I think the real issue is, that you didn't convince your team(and yourself) of the gains for the price you pay,
working with fp-ts, you have consistant abstraction for computation, modularity, easy to test, to reason, simple refactoring, strong types throughout the system and so on, which many of these you can't get by simply working with ts, without falling back to creating your own abstractions that would often look awfully similar to the ones defined in fp-ts.

as for the part that talks about working in a team, understanding monads, tagless finals, free monads etc, I always find that argument weird...

no one works in a team without a structure, if you don't go the fp way, you go the OO way or some other way, each has it's jargons, it's just that in the OO world for example, you're just more accustomed to them (covariants, polymorphisem, inheritance, design patterns like visitor, builder, adapter and so on), they are not easier or harder, they just exists in a context where it make sense and you need to learn it, no difference here.

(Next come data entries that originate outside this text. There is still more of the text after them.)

## src/sv/mru_replacement_ranks_unit_macros.svh

```systemverilog
// Assertion macros shared by the mru replacement ranks unit.
`ifndef MRU_REPLACEMENT_RANKS_UNIT_MACROS_SVH
`define MRU_REPLACEMENT_RANKS_UNIT_MACROS_SVH

`ifndef ASSERT_OFF
// cond must never hold at a clock edge out of reset
`define MRR_ASSERT_NEVER(label, clk, rst_n, cond) \
	label: assert property (@(posedge clk) disable iff (!rst_n) !(cond)) \
		else $error("mrr assertion failed: forbidden condition seen");
// ante at an edge requires cons at the same edge
`define MRR_ASSERT_IMPLY(label, clk, rst_n, ante, cons) \
	label: assert property (@(posedge clk) disable iff (!rst_n) (ante) |-> (cons)) \
		else $error("mrr assertion failed: implication broken");
`else
`define MRR_ASSERT_NEVER(label, clk, rst_n, cond)
`define MRR_ASSERT_IMPLY(label, clk, rst_n, ante, cons)
`endif

`endif

```

## src/sv/mrr_pkg.sv

```systemverilog
// Shared types and codes of the mru replacement ranks unit.
package mrr_pkg;

	localparam int RANK_W     = 4;
	localparam int MAX_WAYS   = 16;
	localparam int SET_W      = 11;
	localparam int WAY_W      = 4;
	localparam int MAX_ADDR_W = 16;

	// Item kinds on the input port
	localparam logic [1:0] KIND_QUERY  = 2'd0;
	localparam logic [1:0] KIND_FILL   = 2'd1;
	localparam logic [1:0] KIND_UPDATE = 2'd2;

	// Operations queued for the back end
	typedef logic op_t;
	localparam op_t OP_PROMOTE = 1'b0;
	localparam op_t OP_QUERY   = 1'b1;

	typedef struct packed {
		op_t                   op;
		logic [SET_W-1:0]      set_index;
		logic [WAY_W-1:0]      way;
		logic [MAX_WAYS-1:0]   valid_mask;
		logic                  set_ok;
	} item_t;

	typedef struct packed {
		logic full;
		logic empty;
	} q_status_t;

	typedef struct packed {
		logic clearing;
		logic pop;
	} back_status_t;

endpackage

```

## src/sv/mrr_queue.sv

```systemverilog
// Short FIFO of classified items between front and back end.
module mrr_queue #(
	parameter int DEPTH = 2
) (
	input  logic                clk,
	input  logic                arst_n,
	input  logic                push,
	input  mrr_pkg::item_t      push_item,
	input  logic                pop,
	output mrr_pkg::item_t      head,
	output mrr_pkg::q_status_t  st
);

	localparam int PTR_W = DEPTH > 1 ? $clog2(DEPTH) : 1;
	localparam int CNT_W = $clog2(DEPTH + 1);

	mrr_pkg::item_t   entries_q [DEPTH];
	logic [PTR_W-1:0] wr_ptr_q;
	logic [PTR_W-1:0] rd_ptr_q;
	logic [CNT_W-1:0] count_q;
	logic             do_push;
	logic             do_pop;

	assign st.full  = count_q == CNT_W'(DEPTH);
	assign st.empty = count_q == '0;
	assign do_push  = push && !st.full;
	assign do_pop   = pop && !st.empty;
	assign head     = entries_q[rd_ptr_q];

	always_ff @(posedge clk or negedge arst_n) begin
		if (!arst_n) begin
			wr_ptr_q <= '0;
			rd_ptr_q <= '0;
			count_q  <= '0;
		end else begin
			if (do_push) begin
				wr_ptr_q <= (wr_ptr_q == PTR_W'(DEPTH - 1)) ? '0 : wr_ptr_q + 1'b1;
			end
			if (do_pop) begin
				rd_ptr_q <= (rd_ptr_q == PTR_W'(DEPTH - 1)) ? '0 : rd_ptr_q + 1'b1;
			end
			if (do_push && !do_pop) begin
				count_q <= count_q + 1'b1;
			end else if (do_pop && !do_push) begin
				count_q <= count_q - 1'b1;
			end
		end
	end

	always_ff @(posedge clk) begin
		if (do_push) begin
			entries_q[wr_ptr_q] <= push_item;
		end
	end

endmodule

```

the main abstractions of fp-ts are super easy to learn and intuitive, it took me exactly 1 hour to explain 90% of what I use daily to my team, which had 0 previous experience in this way of writing or thinking.

no need to learn about category theory or monadic laws to use them, but it feels like in the fp community that once we grasp these concepts, which are really easy to explain how to use pragmatically, we just can't let go of their theory and insist to teach them the same way we struggled to learn, in a stupid loop.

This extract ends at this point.